§ Task
Please filter the data below down to the lines holding the string "take".

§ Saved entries
## config.mk

```make
export PLATFORM = sky130hd
export DESIGN_NAME = irq_status_ctrl
export DESIGN_NICKNAME = d
export VERILOG_FILES = /design/src/rtl/irq_pkg.sv /design/src/rtl/irq_evt_latch.sv /design/src/rtl/irq_level_cmp.sv /design/src/rtl/irq_rd_port.sv /design/src/rtl/irq_status_ctrl.sv
export SDC_FILE = /design/constraint.sdc
export NUM_CORES = 1
export LEC_CHECK = 0
export CORE_MARGIN = 5
export CORE_UTILIZATION = 41
export DETAILED_ROUTE_END_ITERATION = 10
export HOLD_SLACK_MARGIN = 0.06
export PLACE_DENSITY = 0.81
export SLEW_MARGIN = 10
export SYNTH_ARGS = -nofsm -noshare
export SYNTH_HDL_FRONTEND = slang
export SYNTH_SLANG_ARGS = --single-unit
```

## constraint.sdc

```tcl
create_clock -name clk -period 1.35 [get_ports clk]
set_input_delay 0.135 -clock clk [delete_from_list [all_inputs] [get_ports clk]]
set_output_delay 0.135 -clock clk [all_outputs]
set_load 0.005 [all_outputs]
```
--- src/rtl/quad_dac_pkg.sv ---
package quad_dac_pkg;
  // control word field positions (decoded by the enable logic)
  localparam int CTRL_SEL_BIT = 11;
  localparam int CTRL_VAL_BIT = 15;

  typedef struct packed {
    logic lo;
    logic hi;
  } stage_sel_t;
endpackage

--- src/rtl/dac_wr_decode.sv ---
module dac_wr_decode
  import quad_dac_pkg::*;
#(
  parameter int NUM_CH     = 4,
  parameter int ADDR_W     = 8,
  parameter int STAGE_BASE = 'h00,
  parameter int LOAD_ADDR  = 'h10,
  parameter int CTRL_ADDR  = 'h40
) (
  input  logic              wr_en,
  input  logic [ADDR_W-1:0] wr_addr,
  output stage_sel_t [NUM_CH-1:0] stage_sel,
  output logic              load_hit,
  output logic              ctrl_hit
);
  for (genvar c = 0; c < NUM_CH; c++) begin : g_ch
    localparam int LO_A = STAGE_BASE + 2 * c;
    localparam int HI_A = STAGE_BASE + 2 * c + 1;
    always_comb begin
      stage_sel[c].lo = wr_en && (wr_addr == ADDR_W'(LO_A));
      stage_sel[c].hi = wr_en && (wr_addr == ADDR_W'(HI_A));
    end
  end

  always_comb begin
    load_hit = wr_en && (wr_addr == ADDR_W'(LOAD_ADDR));
    ctrl_hit = wr_en && (wr_addr == ADDR_W'(CTRL_ADDR));
  end
endmodule

--- src/rtl/dac_channel.sv ---
module dac_channel #(
  parameter int CODE_W = 12,
  parameter int LO_W   = 8,
  localparam int HI_W  = CODE_W - LO_W
) (
  input  logic              clk,
  input  logic              rst,
  input  logic              lo_wr,
  input  logic              hi_wr,
  input  logic              commit,
  input  logic [LO_W-1:0]   din_lo,
  input  logic [HI_W-1:0]   din_hi,
  output logic [CODE_W-1:0] code
);
  logic [LO_W-1:0] stage_lo;
  logic [HI_W-1:0] stage_hi;

  // staging pair
  always_ff @(posedge clk) begin
    if (rst) begin
      stage_lo <= '0;
      stage_hi <= '0;
    end else begin
      if (lo_wr) stage_lo <= din_lo;
      if (hi_wr) stage_hi <= din_hi;
    end
  end

  // output register feeding the converter
  always_ff @(posedge clk) begin
    if (rst)         code <= '0;
    else if (commit) code <= {stage_hi, stage_lo};
  end
endmodule

--- src/rtl/dac_enable_ctrl.sv ---
module dac_enable_ctrl #(
  parameter int NUM_CH = 4
) (
  input  logic              clk,
  input  logic              rst,
  input  logic              ctrl_hit,
  input  logic              cmd_sel,
  input  logic              cmd_val,
  output logic [NUM_CH-1:0] sw_en
);
  logic take;
  assign take = ctrl_hit && cmd_sel;

  // one flop per switch, all loaded from the same command
  for (genvar c = 0; c < NUM_CH; c++) begin : g_sw
    always_ff @(posedge clk) begin
      if (rst)       sw_en[c] <= 1'b0;
      else if (take) sw_en[c] <= cmd_val;
    end
  end
endmodule

--- src/rtl/quad_dac_regs.sv ---
module quad_dac_regs
  import quad_dac_pkg::*;
#(
  parameter int NUM_CH     = 4,
  parameter int CODE_W     = 12,
  parameter int LO_W       = 8,
  parameter int ADDR_W     = 8,
  parameter int DATA_W     = 16,
  parameter int STAGE_BASE = 'h00,
  parameter int LOAD_ADDR  = 'h10,
  parameter int CTRL_ADDR  = 'h40,
  localparam int HI_W      = CODE_W - LO_W,
  localparam int BUS_W     = NUM_CH * CODE_W
) (
  input  logic              clk,
  input  logic              rst,
  input  logic              wr_en,
  input  logic [ADDR_W-1:0] wr_addr,
  input  logic [DATA_W-1:0] wr_data,
  output logic [BUS_W-1:0]  dac_code,
  output logic [NUM_CH-1:0] sw_en
);
  stage_sel_t [NUM_CH-1:0] stage_sel;
  logic load_hit;
  logic ctrl_hit;
  logic unused_data;

  assign unused_data = ^wr_data;

  dac_wr_decode #(
    .NUM_CH(NUM_CH), .ADDR_W(ADDR_W), .STAGE_BASE(STAGE_BASE),
    .LOAD_ADDR(LOAD_ADDR), .CTRL_ADDR(CTRL_ADDR)
  ) u_dec (
    .wr_en(wr_en), .wr_addr(wr_addr),
    .stage_sel(stage_sel), .load_hit(load_hit), .ctrl_hit(ctrl_hit)
  );

  for (genvar c = 0; c < NUM_CH; c++) begin : g_chan
    dac_channel #(.CODE_W(CODE_W), .LO_W(LO_W)) u_chan (
      .clk(clk), .rst(rst),
      .lo_wr(stage_sel[c].lo), .hi_wr(stage_sel[c].hi),
      .commit(load_hit),
      .din_lo(wr_data[LO_W-1:0]), .din_hi(wr_data[HI_W-1:0]),
      .code(dac_code[c*CODE_W +: CODE_W])
    );
  end

  dac_enable_ctrl #(.NUM_CH(NUM_CH)) u_en (
    .clk(clk), .rst(rst), .ctrl_hit(ctrl_hit),
    .cmd_sel(wr_data[CTRL_SEL_BIT]), .cmd_val(wr_data[CTRL_VAL_BIT]),
    .sw_en(sw_en)
  );
endmodule

--- config.mk ---
export PLATFORM = sky130hd
export DESIGN_NAME = quad_dac_regs
export DESIGN_NICKNAME = d
export VERILOG_FILES = /design/src/rtl/quad_dac_pkg.sv /design/src/rtl/dac_wr_decode.sv /design/src/rtl/dac_channel.sv /design/src/rtl/dac_enable_ctrl.sv /design/src/rtl/quad_dac_regs.sv
export SDC_FILE = /design/constraint.sdc
export NUM_CORES = 1
export LEC_CHECK = 0
export ABC_AREA = 1
export BUFFER_PORTS_ARGS = -buffer_cell sky130_fd_sc_hd__buf_2
export CAP_MARGIN = 10
export CORE_AREA = 2 2 112 114
export CTS_CLUSTER_SIZE = 16
export DETAILED_ROUTE_END_ITERATION = 8
export DIE_AREA = 0 0 114 116
export GPL_TIMING_DRIVEN = 1
export HOLD_SLACK_MARGIN = 0.1
export SYNTH_ARGS = -nofsm -noshare
export SYNTH_HDL_FRONTEND = slang
export SYNTH_SLANG_ARGS = --single-unit
--- constraint.sdc ---
create_clock -name clk -period 1.25 [get_ports clk]
set_input_delay 0.125 -clock clk [delete_from_list [all_inputs] [get_ports clk]]
set_output_delay 0.125 -clock clk [all_outputs]
set_load 0.03 [all_outputs]
==> run_results.csv <==
group,metric,value,unit
run_status,outcome,"completed",
clocking,post_cts_resized,0,
synthesis,ys_seq_elements,97,
synthesis,yosysTopAreaCellShare,47.55,%
clocking,ctsHoldBuffers,0,
critical_path,rr_worst_depth,4,
timing,rsz0062_at_grt,"no",
critical_path,crit_path_start,"u_en.sw_en[0]",
critical_path,worst-path-buf-inv,1,
clocking,cts_inserted_buffers,9,
placed_design,dp_slack,-0.007575,ns
critical_path,cp_slowest_cell,"dfxtp_1",
synthesis,netlist_area,4084,um^2
synthesis,synth.most_common_cell,"nor2_1",
critical_path,cp_max_fo,5,
timing,report.final.slew_viol_count,0,
finish,drive_gt1_share,16.64,%
synthesis,synthTopCellsByCount,"nor2_1, nand2_1, dfxtp_1, inv_1, nand3_1",
critical_path,cpLargestDelayFamily,"flip-flops",
critical_path,reg2reg_slack,0.58,ns
clocking,post_cts_buffers,0,
power,p_total,6.410,mW
worst_hold_path,hp-class,"in -> reg",
timing,tns,0,ns
timing,fin_crit,1.069,ns
critical_path,r2r_end,"g_chan[0].u_chan.code[4]",
route,dr.pass1.iters,4,
global_route,grt_usage,14.39,%
route,vias_per_cell,4.495,
placed_design,dpl.hpwl,6108,um
synthesis,synth_largest_area_cell,"dfxtp_1",
timing,finalCritPeriodShare,85.53,%
clocking,clock-sinks,97,
floorplanning,die_w,114,um
worst_hold_path,hold-path-cell-count,5,
power,p_leak,2.207,nW
global_route,grt_pass1_vias,3490,
synthesis,syn-instance-count,614,
route,drc_errors,0,
floorplanning,fp.coreArea,11910,um^2
critical_path,slowest_delay,0.38,ns
global_route,grt_pass1_wl,15220,um
timing,whs,0.1231,ns
flow_run,drv_cap,0,
placed_design,gp_congestion,0.8213,
synthesis,yosys_most_used_dff,"dfxtp_1",
worst_hold_path,min_from,"wr_data[15]",
critical_path,path_cells,"buf_2",
critical_path,endpoint_kind,"output pin",
synthesis,synth.area.top_cells,"dfxtp_1, nor2_1, nand2_1",
route,routed_wl,9063,um
finish,fin_util,41.93,%
critical_path,critPathRequiredTime,1.12,ns
critical_path,reg2reg_from,"g_chan[0].u_chan.stage_lo[4]",
clocking,cts.clk_slew.worst_paths,0.06,ns
placed_design,place.port_buffers,72,
synthesis,ys_warn_count,0,
synthesis,synth-seq-area-share,47.55,%
floorplanning,die_area,13220,um^2
timing,fin_skew,0.004873,ns
clocking,clkLatencyLatePin,0.34,ns
power,peakVddDrop,566.2,uV
timing,worstMarginPinSlew,0.4036,ns
floorplanning,placementRows,40,
timing,relSlewSlack,73.06,%
global_route,grt_antenna_before_repair,0,
power,p_per_area,1283,nW/um^2
timing,finalHoldViolCount,0,
timing,setup_viol,0,
route,detail_route.wl_per_cell,10.89,um
worst_hold_path,hold_end,"u_en.sw_en[0]",
clocking,cts_buffer_depth,2,
global_route,grt_start_max_net_pins,55,
critical_path,worstSetupStartpointType,"register",
floorplanning,io_pins,79,
finish,areaGrowthSynthToFinish,22.30,%
route,postRouteAntennaNets,0,
route,drt_iter0_markers,154,
timing,fin_ws,0.1809,ns
floorplanning,initial_core_util,34.29,%
critical_path,cp.arrival,0.94,ns
route,routed-via-count,3740,
clocking,cts-htree-levels,3,
finish,diodes,0,
synthesis,synth_nets,641,
timing,max_freq,935.4,MHz
clocking,cts_tree,"yes",
floorplanning,die_y,116,um
finish,nNetsFinal,708,
synthesis,synth.distinct_cells,16,
clocking,cts_root_buffer,"clkbuf_16",
critical_path,crit_type,"reg -> out",
synthesis,avgSynthCellArea,6.651,um^2
global_route,overflow,0,
synthesis,async_flop_share,0,%
synthesis,synth_edf_count,0,
[where the power goes]
part	switching [mW]	internal (mW)
Sequential	0.00340	3.10
Combinational	0.226	0.113
Clock	1.12	1.85
Total	1.35	5.06
[worst max-delay path by stage]
stage,to,depth (start not counted)
3_5_place_dp,g_chan[2].u_chan.code[4],8
3_3_place_gp,g_chan[0].u_chan.code[4],8
6_report,sw_en[1],1
5_1_grt,sw_en[1],1
4_1_cts,sw_en[0],1
2_1_floorplan,g_chan[0].u_chan.stage_hi[0],7
[cell type report]
class / count / area [um^2]
Clock inverter: 4 / 76.32
Sequential cell: 97 / 1942
Inverter: 66 / 247.7
Tap cell: 147 / 183.9
Timing Repair Buffer: 90 / 570.5
Multi-Input combinational cell: 417 / 1722
Clock buffer: 11 / 252.7
Fill cell: 1331 / 6917
[state kept, by name (all words and copies together) (netlist names)]
| signal | flops |
|---|---|
| u_en.sw_en | 1 |
| g_chan.u_chan.stage_lo | 32 |
| g_chan.u_chan.stage_hi | 16 |
| g_chan.u_chan.code | 48 |
[cells in the final DEF, fill, tap and decap left out]
cell and n:
inv_1 65, clkbuf_16 9, clkinv_4 1, nand3_1 52
inv_2 1, nand4_1 1, buf_4 12, clkinvlp_4 1
nand2_1 154, clkbuf_8 2, nor2_4 3, dfxtp_1 97
nor3_2 2, bufinv_16 2, nand3b_2 1, buf_2 72
buf_12 6, a21oi_1 33, nor2_1 169, nor2_2 2
[cells by family (layout without fill, tap and decap cells)]
family | after synthesis | after routing | share of synthesized area [%]
AOI/OAI and AO/OA | 33 | 33 | 4.044
DFF | 97 | 97 | 47.55
and+or+nand+nor | 384 | 384 | 38.11
buffers and inverters | 100 | 171 | 10.29
[routing by layer]
metal	share of wire, %	wire (um)	GRT usage (%)
met5	0	0	0
met2	47	4290	25.56
met1	46	4181	16.71
met4	1.5	135	5.854
met3	5.0	456	3.452
[per-stage QoR]
step / std cells / area [um^2]
after global placement: 817 / 4666
final: 832 / 4995
after CTS: 832 / 4995
after detailed placement: 817 / 4666
after floorplan: 614 / 4084
after global routing: 832 / 4995
No activity file was read; power rests on OpenSTA's default activity.
==> src/rtl/swi_pkg.sv <==
package swi_pkg;
  typedef enum logic {
    SWI_MACHINE    = 1'b0,
    SWI_SUPERVISOR = 1'b1
  } swi_mode_e;

  localparam int unsigned SWI_DATA_W     = 32;
  localparam int unsigned SWI_WORD_BYTES = 4;
endpackage

==> src/rtl/swi_decode.sv <==
module swi_decode #(
  parameter int unsigned NUM_HARTS    = 8,
  parameter int unsigned ADDR_W       = 16,
  parameter int unsigned WINDOW_BYTES = 16384,
  localparam int unsigned WIN_AW      = $clog2(WINDOW_BYTES),
  localparam int unsigned SLOT_W      = WIN_AW - $clog2(swi_pkg::SWI_WORD_BYTES),
  localparam int unsigned IDX_W       = (NUM_HARTS > 1) ? $clog2(NUM_HARTS) : 1
) (
  input  logic [ADDR_W-1:0] addr,
  output logic              in_window,
  output logic              hart_hit,
  output logic [IDX_W-1:0]  hart_idx
);
  localparam int unsigned LSB = $clog2(swi_pkg::SWI_WORD_BYTES);

  logic [SLOT_W-1:0] slot;
  logic [LSB-1:0]    unused_byte_lane;

  assign slot             = addr[WIN_AW-1:LSB];
  assign unused_byte_lane = addr[LSB-1:0];

  generate
    if (ADDR_W > WIN_AW) begin : g_range
      assign in_window = ~|addr[ADDR_W-1:WIN_AW];
    end else begin : g_full
      assign in_window = 1'b1;
    end
  endgenerate

  assign hart_hit = in_window && (32'(slot) < 32'(NUM_HARTS));
  assign hart_idx = slot[IDX_W-1:0];
endmodule
## config.mk

```make
export PLATFORM = sky130hd
export DESIGN_NAME = pio_cycle_timer
export DESIGN_NICKNAME = d
export VERILOG_FILES = /design/src/rtl/pio_tmg_pkg.sv /design/src/rtl/pio_cfg_regs.sv /design/src/rtl/pio_bank_sel.sv /design/src/rtl/pio_phase_fsm.sv /design/src/rtl/pio_cycle_timer.sv
export SDC_FILE = /design/constraint.sdc
export NUM_CORES = 1
export LEC_CHECK = 0
export CAP_MARGIN = 25
export CORE_ASPECT_RATIO = 0.7
export CORE_MARGIN = 4
export CORE_UTILIZATION = 60
export CTS_CLUSTER_DIAMETER = 30
export DETAILED_ROUTE_END_ITERATION = 7
export DONT_BUFFER_PORTS = 1
export GPL_ROUTABILITY_DRIVEN = 0
export GPL_TIMING_DRIVEN = 0
export HOLD_SLACK_MARGIN = 0.12
export PLACE_DENSITY = 0.76
export SYNTH_ARGS = -nofsm -noshare
export SYNTH_HDL_FRONTEND = slang
export SYNTH_SLANG_ARGS = --single-unit
```

## constraint.sdc

```tcl
create_clock -name clk -period 3.41 [get_ports clk]
set_input_delay 0.682 -clock clk [delete_from_list [all_inputs] [get_ports clk]]
set_output_delay 0.682 -clock clk [all_outputs]
set_load 0.03 [all_outputs]
```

§ Task response
  logic take;
  assign take = ctrl_hit && cmd_sel;
      else if (take) sw_en[c] <= cmd_val;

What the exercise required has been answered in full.